◆ Extracted data
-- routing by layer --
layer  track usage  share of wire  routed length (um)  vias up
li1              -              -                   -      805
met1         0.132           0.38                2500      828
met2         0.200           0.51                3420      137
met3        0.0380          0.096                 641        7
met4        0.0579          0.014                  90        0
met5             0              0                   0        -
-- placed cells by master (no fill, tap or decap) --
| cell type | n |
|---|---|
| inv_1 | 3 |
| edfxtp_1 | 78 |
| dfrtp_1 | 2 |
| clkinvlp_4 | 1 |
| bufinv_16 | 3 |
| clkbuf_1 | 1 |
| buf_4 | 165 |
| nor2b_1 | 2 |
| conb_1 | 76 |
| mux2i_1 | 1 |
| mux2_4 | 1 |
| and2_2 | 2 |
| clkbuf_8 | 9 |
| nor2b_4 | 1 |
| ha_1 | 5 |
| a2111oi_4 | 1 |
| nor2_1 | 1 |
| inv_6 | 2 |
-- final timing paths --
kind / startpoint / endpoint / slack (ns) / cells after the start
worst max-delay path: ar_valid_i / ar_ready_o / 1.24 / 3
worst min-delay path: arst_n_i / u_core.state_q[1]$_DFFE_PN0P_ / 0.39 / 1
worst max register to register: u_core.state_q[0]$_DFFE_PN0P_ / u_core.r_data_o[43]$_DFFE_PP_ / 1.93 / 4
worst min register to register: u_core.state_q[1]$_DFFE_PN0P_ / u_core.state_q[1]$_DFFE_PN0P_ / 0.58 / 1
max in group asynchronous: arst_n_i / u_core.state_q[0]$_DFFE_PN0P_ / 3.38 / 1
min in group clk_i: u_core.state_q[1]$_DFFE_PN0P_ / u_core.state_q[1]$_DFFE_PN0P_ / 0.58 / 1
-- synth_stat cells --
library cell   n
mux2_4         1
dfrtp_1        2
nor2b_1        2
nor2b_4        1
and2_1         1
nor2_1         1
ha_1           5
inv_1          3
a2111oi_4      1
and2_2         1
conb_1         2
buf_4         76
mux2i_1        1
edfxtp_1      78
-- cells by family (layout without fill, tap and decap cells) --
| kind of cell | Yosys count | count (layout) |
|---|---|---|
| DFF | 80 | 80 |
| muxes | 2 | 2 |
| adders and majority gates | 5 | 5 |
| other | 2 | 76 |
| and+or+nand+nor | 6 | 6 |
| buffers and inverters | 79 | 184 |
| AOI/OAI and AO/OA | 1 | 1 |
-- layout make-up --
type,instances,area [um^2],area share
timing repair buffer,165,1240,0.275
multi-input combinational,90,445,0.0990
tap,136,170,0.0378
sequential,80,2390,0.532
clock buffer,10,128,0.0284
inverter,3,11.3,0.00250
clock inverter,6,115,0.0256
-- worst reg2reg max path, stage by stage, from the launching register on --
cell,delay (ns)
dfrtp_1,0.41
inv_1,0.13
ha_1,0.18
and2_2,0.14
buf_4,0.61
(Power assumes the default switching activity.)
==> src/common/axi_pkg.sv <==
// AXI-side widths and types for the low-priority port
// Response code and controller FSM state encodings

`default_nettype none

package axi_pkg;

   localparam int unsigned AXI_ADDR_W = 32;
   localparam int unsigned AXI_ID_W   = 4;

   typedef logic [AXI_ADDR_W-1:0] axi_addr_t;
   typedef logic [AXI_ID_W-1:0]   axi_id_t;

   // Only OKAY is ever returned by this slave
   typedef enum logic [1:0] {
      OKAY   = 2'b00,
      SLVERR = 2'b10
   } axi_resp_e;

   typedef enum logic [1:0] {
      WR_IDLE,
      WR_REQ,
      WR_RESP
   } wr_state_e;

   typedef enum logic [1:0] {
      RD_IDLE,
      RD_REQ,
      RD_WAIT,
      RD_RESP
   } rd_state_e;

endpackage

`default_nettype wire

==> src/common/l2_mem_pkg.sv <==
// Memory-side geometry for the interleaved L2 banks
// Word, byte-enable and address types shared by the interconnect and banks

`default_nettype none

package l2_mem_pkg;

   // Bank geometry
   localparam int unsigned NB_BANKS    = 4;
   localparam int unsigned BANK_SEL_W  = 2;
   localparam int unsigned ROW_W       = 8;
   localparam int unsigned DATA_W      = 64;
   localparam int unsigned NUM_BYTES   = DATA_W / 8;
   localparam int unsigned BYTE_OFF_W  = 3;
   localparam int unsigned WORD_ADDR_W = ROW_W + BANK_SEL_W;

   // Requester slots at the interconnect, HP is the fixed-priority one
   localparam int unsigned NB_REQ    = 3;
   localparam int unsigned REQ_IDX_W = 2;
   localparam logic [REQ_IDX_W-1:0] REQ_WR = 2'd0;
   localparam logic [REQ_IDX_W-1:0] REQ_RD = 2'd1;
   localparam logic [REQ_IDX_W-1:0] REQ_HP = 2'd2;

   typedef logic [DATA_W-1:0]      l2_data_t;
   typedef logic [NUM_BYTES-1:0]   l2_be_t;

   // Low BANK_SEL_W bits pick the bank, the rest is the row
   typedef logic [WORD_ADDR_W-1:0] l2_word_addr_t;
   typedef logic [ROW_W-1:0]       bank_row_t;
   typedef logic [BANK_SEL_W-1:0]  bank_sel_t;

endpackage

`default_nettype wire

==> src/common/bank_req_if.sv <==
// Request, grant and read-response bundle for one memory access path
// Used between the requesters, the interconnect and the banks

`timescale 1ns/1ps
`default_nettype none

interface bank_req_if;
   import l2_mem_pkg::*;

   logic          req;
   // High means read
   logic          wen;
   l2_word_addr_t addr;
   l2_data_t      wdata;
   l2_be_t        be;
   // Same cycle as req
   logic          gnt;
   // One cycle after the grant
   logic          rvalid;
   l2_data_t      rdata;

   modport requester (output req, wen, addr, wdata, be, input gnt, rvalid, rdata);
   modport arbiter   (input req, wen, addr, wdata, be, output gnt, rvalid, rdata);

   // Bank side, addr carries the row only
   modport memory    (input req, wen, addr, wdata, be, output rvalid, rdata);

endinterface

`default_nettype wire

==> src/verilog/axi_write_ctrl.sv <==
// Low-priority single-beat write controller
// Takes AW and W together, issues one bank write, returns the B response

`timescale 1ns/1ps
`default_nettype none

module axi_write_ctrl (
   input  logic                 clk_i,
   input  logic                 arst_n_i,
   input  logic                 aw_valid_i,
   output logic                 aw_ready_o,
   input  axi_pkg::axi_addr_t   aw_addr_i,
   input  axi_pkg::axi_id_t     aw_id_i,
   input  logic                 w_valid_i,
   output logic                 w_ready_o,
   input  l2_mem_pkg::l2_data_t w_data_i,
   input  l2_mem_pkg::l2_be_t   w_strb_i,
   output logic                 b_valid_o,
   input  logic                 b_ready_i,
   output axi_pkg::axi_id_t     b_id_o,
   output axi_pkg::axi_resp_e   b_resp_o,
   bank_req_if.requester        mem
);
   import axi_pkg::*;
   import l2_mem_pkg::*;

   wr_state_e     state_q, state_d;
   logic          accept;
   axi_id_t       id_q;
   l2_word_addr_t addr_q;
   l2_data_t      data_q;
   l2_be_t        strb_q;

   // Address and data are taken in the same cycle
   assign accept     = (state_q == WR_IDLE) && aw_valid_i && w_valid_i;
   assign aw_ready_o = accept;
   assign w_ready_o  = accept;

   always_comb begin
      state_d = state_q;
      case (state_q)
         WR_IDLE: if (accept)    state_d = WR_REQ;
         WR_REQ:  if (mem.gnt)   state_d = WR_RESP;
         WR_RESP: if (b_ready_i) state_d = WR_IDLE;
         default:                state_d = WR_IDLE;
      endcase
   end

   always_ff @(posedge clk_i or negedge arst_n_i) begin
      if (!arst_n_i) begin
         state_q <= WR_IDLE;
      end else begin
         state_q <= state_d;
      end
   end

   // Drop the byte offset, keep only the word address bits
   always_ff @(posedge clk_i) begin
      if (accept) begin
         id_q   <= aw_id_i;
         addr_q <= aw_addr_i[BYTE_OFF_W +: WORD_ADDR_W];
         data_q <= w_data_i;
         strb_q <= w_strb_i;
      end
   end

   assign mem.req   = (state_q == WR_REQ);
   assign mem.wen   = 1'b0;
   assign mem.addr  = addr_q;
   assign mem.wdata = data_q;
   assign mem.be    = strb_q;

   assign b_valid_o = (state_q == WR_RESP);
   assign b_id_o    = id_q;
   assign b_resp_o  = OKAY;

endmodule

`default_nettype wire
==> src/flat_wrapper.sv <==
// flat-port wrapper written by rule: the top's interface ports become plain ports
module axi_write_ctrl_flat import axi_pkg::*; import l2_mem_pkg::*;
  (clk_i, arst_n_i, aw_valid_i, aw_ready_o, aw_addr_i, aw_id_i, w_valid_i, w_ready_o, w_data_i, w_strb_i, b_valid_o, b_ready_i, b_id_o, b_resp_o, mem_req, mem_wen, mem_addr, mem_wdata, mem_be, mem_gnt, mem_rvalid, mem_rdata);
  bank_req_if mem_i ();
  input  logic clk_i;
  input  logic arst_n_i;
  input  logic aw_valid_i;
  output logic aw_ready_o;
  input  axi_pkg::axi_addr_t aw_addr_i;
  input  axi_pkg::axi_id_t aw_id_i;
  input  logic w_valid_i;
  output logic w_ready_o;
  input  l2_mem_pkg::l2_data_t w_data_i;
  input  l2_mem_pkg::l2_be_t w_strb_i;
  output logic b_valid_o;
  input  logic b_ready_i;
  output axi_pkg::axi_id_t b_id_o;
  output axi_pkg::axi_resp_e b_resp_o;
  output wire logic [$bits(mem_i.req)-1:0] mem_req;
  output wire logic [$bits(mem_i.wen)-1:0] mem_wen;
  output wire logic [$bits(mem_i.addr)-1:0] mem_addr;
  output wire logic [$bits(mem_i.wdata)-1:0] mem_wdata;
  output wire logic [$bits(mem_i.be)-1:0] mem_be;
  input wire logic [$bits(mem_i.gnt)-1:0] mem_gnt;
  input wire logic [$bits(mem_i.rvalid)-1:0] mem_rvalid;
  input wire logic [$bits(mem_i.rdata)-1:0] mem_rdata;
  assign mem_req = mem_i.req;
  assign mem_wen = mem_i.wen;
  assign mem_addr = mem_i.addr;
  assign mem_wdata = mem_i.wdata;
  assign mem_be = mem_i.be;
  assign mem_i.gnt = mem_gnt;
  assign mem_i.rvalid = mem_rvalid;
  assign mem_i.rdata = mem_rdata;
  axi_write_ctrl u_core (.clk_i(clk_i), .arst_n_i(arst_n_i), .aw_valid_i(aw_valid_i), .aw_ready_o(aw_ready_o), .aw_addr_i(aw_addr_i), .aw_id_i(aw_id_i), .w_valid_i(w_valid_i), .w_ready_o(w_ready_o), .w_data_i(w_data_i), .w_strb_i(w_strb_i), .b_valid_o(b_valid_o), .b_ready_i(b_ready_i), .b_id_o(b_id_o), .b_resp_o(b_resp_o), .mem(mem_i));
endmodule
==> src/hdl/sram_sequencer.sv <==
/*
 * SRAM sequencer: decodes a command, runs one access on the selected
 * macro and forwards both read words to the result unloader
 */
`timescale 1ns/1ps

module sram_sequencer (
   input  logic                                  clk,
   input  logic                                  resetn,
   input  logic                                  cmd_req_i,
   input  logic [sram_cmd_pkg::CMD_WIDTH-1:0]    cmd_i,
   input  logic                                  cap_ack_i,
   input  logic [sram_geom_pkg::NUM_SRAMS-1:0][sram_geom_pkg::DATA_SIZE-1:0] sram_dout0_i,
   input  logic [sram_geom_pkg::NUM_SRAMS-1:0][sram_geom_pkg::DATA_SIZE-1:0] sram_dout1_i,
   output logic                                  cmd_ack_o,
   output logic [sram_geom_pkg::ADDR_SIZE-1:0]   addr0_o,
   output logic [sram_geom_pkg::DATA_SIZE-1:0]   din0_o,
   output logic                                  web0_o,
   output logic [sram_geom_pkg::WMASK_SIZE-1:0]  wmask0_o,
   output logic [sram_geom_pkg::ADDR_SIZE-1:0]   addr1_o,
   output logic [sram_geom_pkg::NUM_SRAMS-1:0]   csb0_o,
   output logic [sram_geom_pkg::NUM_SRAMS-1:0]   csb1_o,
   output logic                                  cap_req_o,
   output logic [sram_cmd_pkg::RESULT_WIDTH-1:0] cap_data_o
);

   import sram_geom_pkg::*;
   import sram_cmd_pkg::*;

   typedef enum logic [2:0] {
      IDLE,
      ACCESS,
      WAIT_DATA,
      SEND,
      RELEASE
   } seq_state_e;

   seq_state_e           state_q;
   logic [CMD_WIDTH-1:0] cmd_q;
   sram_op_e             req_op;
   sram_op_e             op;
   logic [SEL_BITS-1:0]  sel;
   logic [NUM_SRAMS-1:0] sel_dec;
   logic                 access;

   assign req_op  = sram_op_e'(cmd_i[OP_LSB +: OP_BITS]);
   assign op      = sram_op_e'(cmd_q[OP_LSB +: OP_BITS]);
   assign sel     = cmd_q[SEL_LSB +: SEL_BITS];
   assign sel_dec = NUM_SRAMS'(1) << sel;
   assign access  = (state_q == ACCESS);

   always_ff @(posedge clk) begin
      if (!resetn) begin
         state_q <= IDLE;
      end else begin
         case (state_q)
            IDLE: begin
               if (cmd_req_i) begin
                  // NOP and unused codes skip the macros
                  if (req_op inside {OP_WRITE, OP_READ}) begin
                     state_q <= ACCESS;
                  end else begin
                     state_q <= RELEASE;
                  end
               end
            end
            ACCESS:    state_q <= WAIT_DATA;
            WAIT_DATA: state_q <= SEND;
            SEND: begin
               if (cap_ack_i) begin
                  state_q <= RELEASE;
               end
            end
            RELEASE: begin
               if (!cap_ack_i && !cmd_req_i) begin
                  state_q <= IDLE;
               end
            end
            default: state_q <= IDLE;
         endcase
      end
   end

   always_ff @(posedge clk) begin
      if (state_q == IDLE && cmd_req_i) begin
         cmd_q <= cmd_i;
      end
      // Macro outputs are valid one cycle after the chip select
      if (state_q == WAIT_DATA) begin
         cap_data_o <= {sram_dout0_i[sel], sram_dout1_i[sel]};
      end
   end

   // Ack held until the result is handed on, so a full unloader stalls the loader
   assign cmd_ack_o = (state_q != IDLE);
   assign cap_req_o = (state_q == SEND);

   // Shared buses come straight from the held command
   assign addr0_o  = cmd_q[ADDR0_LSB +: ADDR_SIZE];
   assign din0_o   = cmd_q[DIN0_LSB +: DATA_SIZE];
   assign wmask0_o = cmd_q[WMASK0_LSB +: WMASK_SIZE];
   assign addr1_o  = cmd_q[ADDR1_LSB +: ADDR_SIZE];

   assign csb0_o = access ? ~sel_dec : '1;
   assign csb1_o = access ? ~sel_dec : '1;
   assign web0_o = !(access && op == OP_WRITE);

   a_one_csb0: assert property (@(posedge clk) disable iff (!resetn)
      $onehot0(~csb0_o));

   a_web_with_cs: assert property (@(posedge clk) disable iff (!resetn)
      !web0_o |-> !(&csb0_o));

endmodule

◆ Task to carry out
Considering only the material above, set down every line from the one with "worst min-delay path: arst_n_i" to the one with "-- cells by", inclusive, exactly as written.

◆ Result of this exercise
worst min-delay path: arst_n_i / u_core.state_q[1]$_DFFE_PN0P_ / 0.39 / 1
worst max register to register: u_core.state_q[0]$_DFFE_PN0P_ / u_core.r_data_o[43]$_DFFE_PP_ / 1.93 / 4
worst min register to register: u_core.state_q[1]$_DFFE_PN0P_ / u_core.state_q[1]$_DFFE_PN0P_ / 0.58 / 1
max in group asynchronous: arst_n_i / u_core.state_q[0]$_DFFE_PN0P_ / 3.38 / 1
min in group clk_i: u_core.state_q[1]$_DFFE_PN0P_ / u_core.state_q[1]$_DFFE_PN0P_ / 0.58 / 1
-- synth_stat cells --
library cell   n
mux2_4         1
dfrtp_1        2
nor2b_1        2
nor2b_4        1
and2_1         1
nor2_1         1
ha_1           5
inv_1          3
a2111oi_4      1
and2_2         1
conb_1         2
buf_4         76
mux2i_1        1
edfxtp_1      78
-- cells by family (layout without fill, tap and decap cells) --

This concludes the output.